This is my cheat sheet for the range—because who can remember it all?

Current Focus Items

These are the things our club pro and friends told me to focus on

  • Keep a proper spine angle (back to target)
  • Pressure on the inside of my trail foot in the takeaway (helper)
  • Keep trail knee flexed, push off to swing
  • Get my shoulder under my chin in the backswing
  • Keep wrists engaged (from takeaway to release)
  • Take half swings

Drills

These are the drills I’m currently working on as I attempt to wrangle my swing into submission.

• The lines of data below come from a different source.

What follows belongs to an exercise in optimizing a design on an open flow for small area, a short achievable clock period and few clock cycles; a production flow would make more cautious choices.
Only simulation tests tie the RTL to the original design; equivalence was not proved.
Power is estimated from default activity; no workload was simulated.

## flow/config.mk

```make
export PLATFORM = sky130hd
export DESIGN_NAME = dpu_top
export DESIGN_NICKNAME = dpu_top
export VERILOG_FILES = /design/flow/design.v
export SDC_FILE = /design/flow/constraint.sdc
export NUM_CORES = 4
export LEC_CHECK = 0
export CAP_MARGIN = 20
export CORE_MARGIN = 2
export CORE_UTILIZATION = 50
export CTS_CLUSTER_DIAMETER = 80
export CTS_CLUSTER_SIZE = 28
export SLEW_MARGIN = 20
```

## flow/constraint.sdc

```tcl
create_clock -name core_clock -period 10.0 [get_ports {clk}]
set_input_delay 2.0000 -clock core_clock [delete_from_list [all_inputs] [get_ports {clk}]]
set_output_delay 2.0000 -clock core_clock [all_outputs]
set_load 0.01 [all_outputs]
```

## flow/design.v

```verilog
package dpu_pkg;
    typedef logic [8-1:0] addr_t;
    typedef logic [4-1:0]  dim_t;
    typedef enum logic [2:0] {
        CMD_WRITE     = 3'd0,
        CMD_RUN_LAYER = 3'd1,
        CMD_READ      = 3'd2,
        CMD_SET_LAYER = 3'd3,
        CMD_RUN_ALL   = 3'd4
    } cmd_op_e;
    typedef struct packed {
        cmd_op_e    op;
        addr_t      addr;
        logic [7:0] data;
    } cmd_t;
    typedef enum logic [1:0] {
        LK_NONE,
        LK_MAXPOOL,
        LK_SPLIT
    } layer_kind_e;
    typedef struct packed {
        layer_kind_e kind;
        dim_t        c_in;
        dim_t        c_out;
        dim_t        h_in;
        dim_t        w_in;
        dim_t        h_out;
        dim_t        w_out;
    } layer_desc_t;
    typedef struct packed {
        logic              valid;
        logic              bank;
        logic              we;
        addr_t             addr;
        logic signed [7:0] wdata;
    } fmap_req_t;
    typedef enum logic [1:0] {
        SQ_IDLE,
        SQ_POOL,
        SQ_SPLIT
    } seq_state_e;
    typedef enum logic [2:0] {
        CS_IDLE,
        CS_ACK,
        CS_READ_WAIT,
        CS_RUN,
        CS_FINISH
    } ctrl_state_e;
endpackage
`timescale 1ns/100ps
module dpu_top (
    input  logic          clk,
    input  logic          rst_n,
    input  logic          cmd_valid,
    input  logic [2:0]    cmd_op,
    input  logic [7:0]    cmd_addr,
    input  logic [7:0]    cmd_data,
    output logic          cmd_ready,
    output logic          rsp_valid,
    output logic [7:0]    rsp_data,
    output logic          busy,
    output logic          done,
    output logic [1:0]    current_layer
);
    function automatic sgt(input [7:0] a, input [7:0] b);
        logic [7:0] g, l;
        logic [3:0] g1, l1;
        logic [1:0] g2, l2;
        g = a & ~b;
        l = ~a & b;
        g[7] = ~a[7] & b[7];
        l[7] = a[7] & ~b[7];
        for (int i = 0; i < 4; i++) begin
            g1[i] = g[2*i+1] | (~l[2*i+1] & g[2*i]);
            l1[i] = l[2*i+1] | (~g[2*i+1] & l[2*i]);
        end
        for (int i = 0; i < 2; i++) begin
            g2[i] = g1[2*i+1] | (~l1[2*i+1] & g1[2*i]);
            l2[i] = l1[2*i+1] | (~g1[2*i+1] & l1[2*i]);
        end
        sgt = g2[1] | (~l2[1] & g2[0]);
    endfunction
    function automatic [7:0] smax(input [7:0] a, input [7:0] b);
        smax = sgt(a, b) ? a : b;
    endfunction
    function automatic [2:0] pick4(input [7:0] a, input [7:0] b, input [7:0] c, input [7:0] d);
        logic ab, cd, ac, ad, bc, bd;
        ab = sgt(a, b);
        cd = sgt(c, d);
        ac = sgt(a, c);
        ad = sgt(a, d);
        bc = sgt(b, c);
        bd = sgt(b, d);
        pick4 = {ab ? (cd ? ac : ad) : (cd ? bc : bd), ab, cd};
    endfunction
    function automatic [7:0] sel4(input [2:0] p, input [7:0] a, input [7:0] b, input [7:0] c, input [7:0] d);
        sel4 = p[2] ? (p[1] ? a : b) : (p[0] ? c : d);
    endfunction
    localparam logic [1:0] EM_L1AB = 2'd0;
    localparam logic [1:0] EM_L2AB = 2'd1;
    localparam logic [1:0] EM_L0BA = 2'd2;
    localparam logic [1:0] EM_L2BA = 2'd3;
    localparam logic [1:0] ES_INIT = 2'd0;
    localparam logic [1:0] ES_RD   = 2'd1;
    localparam logic [1:0] ES_WAIT = 2'd2;
    localparam logic [1:0] ES_WR   = 2'd3;
    function automatic [7:0] eng_sa(input [1:0] mode, input [4:0] o, input [1:0] m);
        case (mode)
            EM_L1AB: eng_sa = {3'b001, o};
            EM_L0BA: eng_sa = {2'b00, o[3:2], m[1], o[1:0], m[0]};
            default: eng_sa = {3'b000, o[2], o[1], m[1], o[0], m[0]};
        endcase
    endfunction
    logic [3:0] h;
    wire  [3:0] hn = h + 4'd1;
    wire        h6 = (h[2:0] == 3'd6);
    wire        h7 = (h[2:0] == 3'd7);
    always_ff @(posedge clk or negedge rst_n) begin
        if (!rst_n) h <= 4'd8;
        else        h <= hn;
    end
    logic [2047:0] ra;    
    logic [511:0]  rb;    
    logic       c_valid;        
    logic       c_isrd;
    logic [7:0] c_addr;         
    logic [7:0] c_data;
    logic       r_b;            
    logic       rdy_run;        
    logic       rdy_c;          
    logic       cur_bank;
    logic       st_wait, st_fast, st_copy, st_eng, st_nop;
    logic       k_fast, k_copy, k_eng, k_nop;    
    logic       rt_all;
    logic [1:0] e_mode;
    logic       cp_on;          
    logic [4:0] e_o;
    logic [1:0] e_m;
    logic [1:0] e_st;
    logic       e_rv;
    logic       e_first;
    logic [7:0] acc;
    wire rdy_i     = rdy_run & rdy_c;
    wire acc_cmd   = cmd_valid & rdy_i;
    wire in_wr     = (cmd_op == 3'd0);
    wire in_rd     = (cmd_op == 3'd2);
    wire in_set    = (cmd_op == 3'd3);
    wire in_all    = (cmd_op == 3'd4);
    wire in_run    = (cmd_op == 3'd1) | in_all;
    wire c_al      = (c_addr[2:0] == h[2:0]);
    wire c_wr_ok   = c_al & ((c_addr[7:5] == 3'd0) ? ~cp_on : (c_addr[3] == h[3]));
    wire c_rd_ok   = r_b | c_al;
    logic       c_wr_go, c_rd_go;
    logic [15:0] hw0;           
    logic [1:0]  hw8;           
    wire c_comp    = c_wr_go | c_rd_go;
    wire host_wr   = c_wr_go;
    wire host_rd   = c_rd_go;
    wire e_srca    = (e_mode == EM_L1AB) | (e_mode == EM_L2AB);
    wire e_last_m  = (e_mode == EM_L1AB) | (e_m == 2'd3);
    wire e_last_o  = (e_mode == EM_L1AB) ? (e_o == 5'd31) :
                     (e_mode == EM_L0BA) ? (e_o == 5'd15) : (e_o == 5'd7);
    wire e_rd_ok   = r_b | c_al;
    wire e_wr_ok   = e_srca | c_al;
    wire e_rd      = st_eng & (e_st == ES_RD) & e_rd_ok;
    wire e_wr      = st_eng & (e_st == ES_WR) & e_wr_ok;
    wire e_wr_a    = e_wr & ~e_srca;
    wire e_wr_b    = e_wr & e_srca;
    wire eng_fin   = e_wr & e_last_o;
    wire [7:0] rd_a0 = ra[{c_addr[7:4], 4'd0} * 8 +: 8];
    wire [7:0] rd_a8 = ra[{c_addr[7:4], 4'd8} * 8 +: 8];
    wire [7:0] rd_a  = (c_addr[3] ^ h[3]) ? rd_a8 : rd_a0;
    wire [7:0] rd_b  = rb[c_addr[5:0] * 8 +: 8];
    always_ff @(posedge clk) begin
        rsp_data <= r_b ? rd_b : rd_a;
    end
    logic kin_fast, kin_copy, kin_eng, kin_nop;
    logic [1:0] mode_in;
    always_comb begin
        kin_fast = in_all;
        kin_copy = 1'b0;
        kin_eng  = 1'b0;
        kin_nop  = 1'b0;
        mode_in  = EM_L1AB;
        if (!in_all) begin
            case (current_layer)
                2'd0: begin kin_eng = cur_bank; kin_fast = ~cur_bank; mode_in = EM_L0BA; end
                2'd1: begin kin_copy = cur_bank; kin_eng = ~cur_bank; mode_in = EM_L1AB; end
                2'd2: begin kin_eng = 1'b1; mode_in = cur_bank ? EM_L2BA : EM_L2AB; end
                default: kin_nop = 1'b1;
            endcase
        end
    end
    wire run_acc   = acc_cmd & in_run;
    wire kn_align  = run_acc ? (kin_fast | kin_copy) : (k_fast | k_copy);
    wire cp_busy_n = (cp_on & ~h7) | (st_fast & rt_all & h7);
    wire go_n      = ~cp_busy_n & (~kn_align | (hn[2:0] == 3'd0));
    wire start_w   = st_wait & go_n;
    wire st_wait_n = run_acc ? ~go_n : (st_wait & ~go_n);
    wire st_fast_n = run_acc ? (go_n & kin_fast) : ((start_w & k_fast) | (st_fast & ~h7));
    wire st_copy_n = run_acc ? (go_n & kin_copy) : ((start_w & k_copy) | (st_copy & ~h7));
    wire st_eng_n  = run_acc ? (go_n & kin_eng)  : ((start_w & k_eng)  | (st_eng & ~eng_fin));
    wire st_nop_n  = run_acc ? (go_n & kin_nop)  : (start_w & k_nop);
    wire done_d    = ((st_fast | st_copy) & h6) | eng_fin | st_nop;
    wire run_n     = st_wait_n | st_fast_n | st_copy_n | st_eng_n | st_nop_n;
    wire cp_on_n   = cp_busy_n | st_copy_n;
    wire       cur_bank_n = (acc_cmd & in_all) ? 1'b1 : (run_acc ? ~cur_bank : cur_bank);
    wire [1:0] mode_n     = run_acc ? mode_in : e_mode;
    wire       r_b_n      = st_eng_n ? ((mode_n == EM_L0BA) | (mode_n == EM_L2BA)) : cur_bank_n;
    wire       n_from_in  = acc_cmd & (in_wr | in_rd);
    wire       n_from_old = ~rdy_i & c_valid & ~c_comp;
    wire [7:0] n_addr     = n_from_in ? cmd_addr : c_addr;
    wire       n_isrd     = n_from_in ? in_rd : c_isrd;
    wire       n_valid    = n_from_in | n_from_old;
    wire       n_al       = (n_addr[2:0] == hn[2:0]);
    wire       n_wal      = n_al & ((n_addr[7:5] == 3'd0) ? ~cp_on_n : (n_addr[3] == hn[3]));
    wire       n_comp     = n_isrd ? (cur_bank | n_al) : n_wal;
    wire       run_hold   = (st_wait | ((st_fast | st_copy) & ~h7) | (st_eng & ~eng_fin)) & ~done_d;
    wire       in_al      = (cmd_addr[2:0] == hn[2:0]);
    wire       new_ok     = in_wr ? (in_al & ((cmd_addr[7:5] == 3'd0) ? ~cp_on_n : (cmd_addr[3] == hn[3]))) :
                            in_rd ? (cur_bank | in_al) : 1'b1;
    wire       old_al     = (c_addr[2:0] == hn[2:0]);
    wire       old_ok     = c_isrd ? (cur_bank | old_al)
                                   : (old_al & ((c_addr[7:5] == 3'd0) ? ~cp_on_n : (c_addr[3] == hn[3])));
    wire       hold_free  = rdy_i | ~c_valid | c_comp | old_ok;
    wire       run_blk_d  = run_hold | (acc_cmd & in_run);
    wire       cfree_d    = acc_cmd ? new_ok : hold_free;
    wire       n_wr_go    = n_valid & ~n_isrd & n_wal;
    wire       n_rd_go    = n_valid & n_isrd & (cur_bank | n_al);
    always_ff @(posedge clk or negedge rst_n) begin
        if (!rst_n) begin
            cmd_ready     <= 1'b0;
            rdy_run       <= 1'b0;
            rdy_c         <= 1'b0;
            rsp_valid     <= 1'b0;
            c_wr_go       <= 1'b0;
            c_rd_go       <= 1'b0;
            hw0           <= 16'd0;
            hw8           <= 2'd0;
            busy          <= 1'b0;
            done          <= 1'b0;
            current_layer <= 2'd0;
            cur_bank      <= 1'b0;
            r_b           <= 1'b0;
            c_valid       <= 1'b0;
            st_wait       <= 1'b0;
            st_fast       <= 1'b0;
            st_copy       <= 1'b0;
            st_eng        <= 1'b0;
            st_nop        <= 1'b0;
            k_fast        <= 1'b0;
            k_copy        <= 1'b0;
            k_eng         <= 1'b0;
            k_nop         <= 1'b0;
            rt_all        <= 1'b0;
            e_mode        <= EM_L1AB;
            cp_on         <= 1'b0;
            e_o           <= 5'd0;
            e_m           <= 2'd0;
            e_st          <= ES_INIT;
            e_rv          <= 1'b0;
            e_first       <= 1'b0;
        end else begin
            cmd_ready <= ~run_blk_d & cfree_d;
            rdy_run   <= ~run_blk_d;
            rdy_c     <= cfree_d;
            rsp_valid <= host_rd;
            c_wr_go   <= n_wr_go;
            c_rd_go   <= n_rd_go;
            for (int i = 0; i < 16; i++) hw0[i] <= n_wr_go & (n_addr[7:4] == i) & (n_addr[3] == hn[3]);
            for (int i = 0; i < 2; i++)  hw8[i] <= n_wr_go & (n_addr[7:4] == i) & (n_addr[3] != hn[3]);
            busy      <= run_n & ~done_d;
            done      <= done_d;
            st_wait   <= st_wait_n;
            st_fast   <= st_fast_n;
            st_copy   <= st_copy_n;
            st_eng    <= st_eng_n;
            st_nop    <= st_nop_n;
            cp_on     <= cp_on_n;
            cur_bank  <= cur_bank_n;
            r_b       <= r_b_n;
            if (rdy_i) c_valid <= cmd_valid & (in_wr | in_rd);
            else       c_valid <= c_valid & ~c_comp;
            if (acc_cmd & in_set) current_layer <= cmd_data[1:0];
            if (acc_cmd & in_all) current_layer <= 2'd2;
            if (run_acc) begin
                k_fast <= kin_fast;
                k_copy <= kin_copy;
                k_eng  <= kin_eng;
                k_nop  <= kin_nop;
                rt_all <= in_all;
                e_mode <= mode_in;
            end
            if (!st_eng) begin
                e_o     <= 5'd0;
                e_m     <= 2'd0;
                e_st    <= ES_INIT;
                e_rv    <= 1'b0;
            end else begin
                e_rv <= 1'b0;
                case (e_st)
                    ES_INIT: e_st <= ES_RD;
                    ES_RD: if (e_rd_ok) begin
                        e_rv    <= 1'b1;
                        e_first <= (e_m == 2'd0);
                        if (e_last_m) begin
                            e_m  <= 2'd0;
                            e_st <= ES_WAIT;
                        end else begin
                            e_m <= e_m + 2'd1;
                        end
                    end
                    ES_WAIT: e_st <= ES_WR;
                    default: if (e_wr_ok) begin
                        e_o  <= e_o + 5'd1;
                        e_st <= ES_RD;
                    end
                endcase
            end
        end
    end
    always_ff @(posedge clk) begin
        if (rdy_i) begin
            c_isrd <= in_rd;
            c_addr <= cmd_addr;
            c_data <= cmd_data;
        end else if (st_eng) begin
            case (e_st)
                ES_INIT: c_addr <= eng_sa(e_mode, e_o, e_m);
                ES_RD:   if (e_rd_ok) c_addr <= e_last_m ? {3'b000, e_o} : eng_sa(e_mode, e_o, e_m + 2'd1);
                ES_WR:   if (e_wr_ok) c_addr <= eng_sa(e_mode, e_o + 5'd1, 2'd0);
                default: ;
            endcase
        end
        if (e_rv) acc <= e_first ? rsp_data : smax(acc, rsp_data);
    end
    wire [7:0] wa_addr = c_addr;
    wire [7:0] wa_data = st_eng ? acc : c_data;
    genvar r, k;
    generate
        for (r = 0; r < 16; r++) begin : g_ring
            wire ins0   = hw0[r] | ((r == 0) & e_wr_a & (wa_addr[3] == h[3]));
            wire ins8   = (r < 2) & (hw8[r % 2] | ((r == 0) & e_wr_a & (wa_addr[3] != h[3])));
            logic [7:0] d0, d8;
            if (r < 2) begin : g_cp
                wire [7:0] lo = rb[(32 + 16*r + h[2:0]) * 8 +: 8];
                wire [7:0] hi = rb[(40 + 16*r + h[2:0]) * 8 +: 8];
                assign d0 = cp_on ? (h[3] ? hi : lo) : (ins0 ? wa_data : ra[(16*r + 0) * 8 +: 8]);
                assign d8 = cp_on ? (h[3] ? lo : hi) : (ins8 ? wa_data : ra[(16*r + 8) * 8 +: 8]);
            end else begin : g_nocp
                assign d0 = ins0 ? wa_data : ra[(16*r + 0) * 8 +: 8];
                assign d8 = ra[(16*r + 8) * 8 +: 8];
            end
            for (k = 0; k < 16; k++) begin : g_pos
                if (k == 15) begin : g_in0
                    always_ff @(posedge clk) ra[(16*r + k) * 8 +: 8] <= d0;
                end else if (k == 7) begin : g_in8
                    always_ff @(posedge clk) ra[(16*r + k) * 8 +: 8] <= d8;
                end else begin : g_sh
                    always_ff @(posedge clk) ra[(16*r + k) * 8 +: 8] <= ra[(16*r + k + 1) * 8 +: 8];
                end
            end
        end
    endgenerate
    wire fast_on = st_fast;
    logic [127:0] uo;
    logic [127:0] mx;
    logic [47:0]  pk_u;    
    logic [23:0]  pk_p;    
    generate
        for (r = 0; r < 16; r++) begin : g_unit
            always_ff @(posedge clk) begin
                pk_u[r*3 +: 3] <= pick4(ra[(16*r + 1) * 8 +: 8], ra[(16*r + 2) * 8 +: 8],
                                        ra[(16*r + 9) * 8 +: 8], ra[(16*r + 10) * 8 +: 8]);
            end
            assign mx[r*8 +: 8] = sel4(pk_u[r*3 +: 3], ra[(16*r + 0) * 8 +: 8], ra[(16*r + 1) * 8 +: 8],
                                           ra[(16*r + 8) * 8 +: 8], ra[(16*r + 9) * 8 +: 8]);
            if (r < 8) begin : g_byp
                assign uo[r*8 +: 8] = st_eng ? acc : mx[r*8 +: 8];
            end else begin : g_nobyp
                assign uo[r*8 +: 8] = mx[r*8 +: 8];
            end
        end
    endgenerate
    logic [63:0] p2;
    generate
        for (r = 0; r < 8; r++) begin : g_p2
            localparam int BASE = 32 + 16 * (r / 4) + 8 * ((r / 2) % 2) + 2 * (r % 2);
            localparam int RING = 8 + 4 * (r / 4) + 2 * ((r / 2) % 2);
            always_ff @(posedge clk) begin
                pk_p[r*3 +: 3] <= pick4(rb[(BASE + 0) * 8 +: 8], mx[RING * 8 +: 8],
                                        rb[(BASE + 4) * 8 +: 8], mx[(RING + 1) * 8 +: 8]);
            end
            assign p2[r*8 +: 8] = sel4(pk_p[r*3 +: 3], rb[(BASE + 0) * 8 +: 8], rb[(BASE + 1) * 8 +: 8],
                                           rb[(BASE + 4) * 8 +: 8], rb[(BASE + 5) * 8 +: 8]);
        end
    endgenerate
    genvar b;
    generate
        for (b = 0; b < 64; b++) begin : g_b
            wire en_fast = fast_on & ~h[0] & (h[2:1] == b % 4) & ~(rt_all & (b < 8));
            wire en_p2   = fast_on & rt_all & (b < 8) & (h[1:0] == 2'b11) & (h[2] == b % 2);
            wire en_eng  = e_wr_b & (c_addr[5:0] == b);
            wire [7:0] d = ((b < 8) & rt_all) ? p2[(b % 8) * 8 +: 8] : uo[(b / 4) * 8 +: 8];
            always_ff @(posedge clk) begin
                if (en_fast | en_p2 | en_eng) rb[b * 8 +: 8] <= d;
            end
        end
    endgenerate
endmodule
```

## flow/flow/run.sh

```bash
#!/bin/bash
set -euo pipefail
export SETUP_SLACK_MARGIN=6.7
bash standard.sh synth > synth.log 2>&1
bash standard.sh > layout.log 2>&1
```

## flow/standard.sh

```bash
#!/bin/bash
# synth_recipe.tcl (not shown) runs the flow's synth.tcl, then flattens the netlist and writes it again
# the make line also repeats each setting of config.mk as NAME=value (left out here)
make -C /OpenROAD-flow-scripts/flow DESIGN_CONFIG=/design/flow/config.mk WORK_HOME=/design/flow/orfs CLKGATE_MAP_FILE= SYNTH_SCRIPT=/design/flow/synth_recipe.tcl "${@:-finish}"
```

==> results of run 1 <==
## layout make-up
| class | instances | area [um2] |
|---|---|---|
| Multi-Input combinational cell | 3709 | 31400 |
| Clock buffer | 158 | 3750 |
| Fill cell | 15600 | 84100 |
| Clock inverter | 68 | 826 |
| Inverter | 511 | 1940 |
| Timing Repair Buffer | 218 | 1940 |
| Tap cell | 2495 | 3120 |
| Sequential cell | 2724 | 60400 |
| Antenna cell | 9 | 22.5 |
## state kept, by name, summed over array words and instances (netlist names), 4 cells and up
| name | count |
|---|---|
| acc | 8 |
| c_addr | 8 |
| c_data | 8 |
| e_o | 5 |
| h | 4 |
| hw0 | 16 |
| pk_p | 24 |
| pk_u | 48 |
| ra | 2048 |
| rb | 512 |
| rsp_data | 8 |
## path summary, 6_finish.rpt
path,from,to,cells after the start
setup / recovery,busy$_DFF_PN0_,busy,1
hold / removal,ra[949]$_DFF_P_,ra[941]$_DFF_P_,0
setup reg to reg,pk_u[36]$_DFF_P_,pk_p[17]$_DFF_P_,11
hold reg to reg,ra[949]$_DFF_P_,ra[941]$_DFF_P_,0
max in group asynchronous,rst_n,h[0]$_DFF_PN0_,2
min in group asynchronous,rst_n,current_layer[1]$_DFFE_PN0P_,2
## cell families after synthesis
kind of cell	after synthesis	share of synthesized area
and+or+nand+nor	957	0.0471
muxes	743	0.122
AOI/OAI and AO/OA	1412	0.0946
adders and majority gates	572	0.0621
DFF	2724	0.639
buffers and inverters	812	0.0332
xor gates and xnor gates	25	0.00232
## through the flow
step	total power, mW	instances	area [um2]
after floorplan	15.3	7245	94300
after global placement	17.1	9554	97200
after detailed placement	17.1	9554	97200
after CTS	23.8	9838	103000
after global routing	24.5	9885	103000
final	23.7	9892	103000
## what timing repair did
| action | 4_1_cts | 5_1_grt |
|---|---|---|
| pin swaps | 21 | 27 |
| gates cloned | 0 | 2 |
| resized for setup | 284 | 142 |
| setup endpoints to repair | 615 | 336 |
| endpoints found under the hold margin | 0 | 0 |
| buffers inserted | 58 | 43 |
## where the power goes
| part | switching [mW] | internal [mW] | total, mW |
|---|---|---|---|
| clock network | 3.72 | 2.87 | 6.59 |
| registers | 0.609 | 11.9 | 12.6 |
| logic | 2.73 | 1.86 | 4.59 |
## cell usage in the layout, fill, tap and decap left out, drive strengths merged, types with 34 or more instances in the layout
cell,Yosys,layout
nor2b,126,126
dfxtp,2128,2128
o211ai,34,34
nand3,40,40
nand2b,71,71
mux2i,332,332
edfxtp,537,537
o22ai,112,112
mux4,312,312
clkbuf,226,162
a211oi,109,109
dfrtp,58,58
a21o,89,89
o21ai,323,323
inv,508,542
mux2,99,99
buf,74,198
a21oi,420,420
nand2,270,270
a221oi,55,55
maj3,560,560
nor2,337,337
## per-layer routing
metal / vias to the layer above / GRT usage / wire, um / part of all wire
met1: 28700 / 0.366 / 114000 / 0.44
li1: 26200 / - / - / -
met4: 6 / 0.103 / 11200 / 0.044
met3: 378 / 0.0374 / 15200 / 0.060
met2: 1865 / 0.406 / 115000 / 0.45
met5: - / 0 / 40 / 0.00016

I pretty much start with these.

Golf Fix Drills

Thing to Remember

  • Neutral to Strong Grip with fingers, not palms
  • Shift Turn Shift Turn with chest pointed down and back to the target.
  • Put pressure on inside trail foot on takeaway, push off to swing
  • Make a full shoulder turn (think lawn mower), but don’t overturn arms
  • Swing with your arms, chest and hips ‘connected’
  • Wrists engaged always
  • Keep right leg flexed
  • Take your time, feel the matrix
  • Roll your forearms (to close clubface)
  • Let the toe of the club ‘win the race’ against the heel through impact
  • Swing towards the target
  • Keep your head down – watch the divot 18″
  • FOLLOW THROUGH (on trail toe)

If’n when I start topping the ball …

  • Lifting: I’m losing posture (standing up).
  • Hanging Back: My weight is stuck on my trail foot.
  • No Rotation: My chest and hips aren’t turning through impact.
  • Arms Taking Over: My arms are “flipping” instead of staying connected.

If’n when I chunk it …

  • Early Release: Are my hands behind the ball at impact?
  • Weight Back: Am I stuck on my trail foot?
    Swing Too Steep: Poor weight shift, steep plane, or bad body tilt?
  • Over-Swinging: Am I going too far back and losing control?
  • Ball Too Forward: Is the ball positioned poorly in my stance?

Interesting that weight shift is a common denominator. I would love to get my body to do that better. Soon.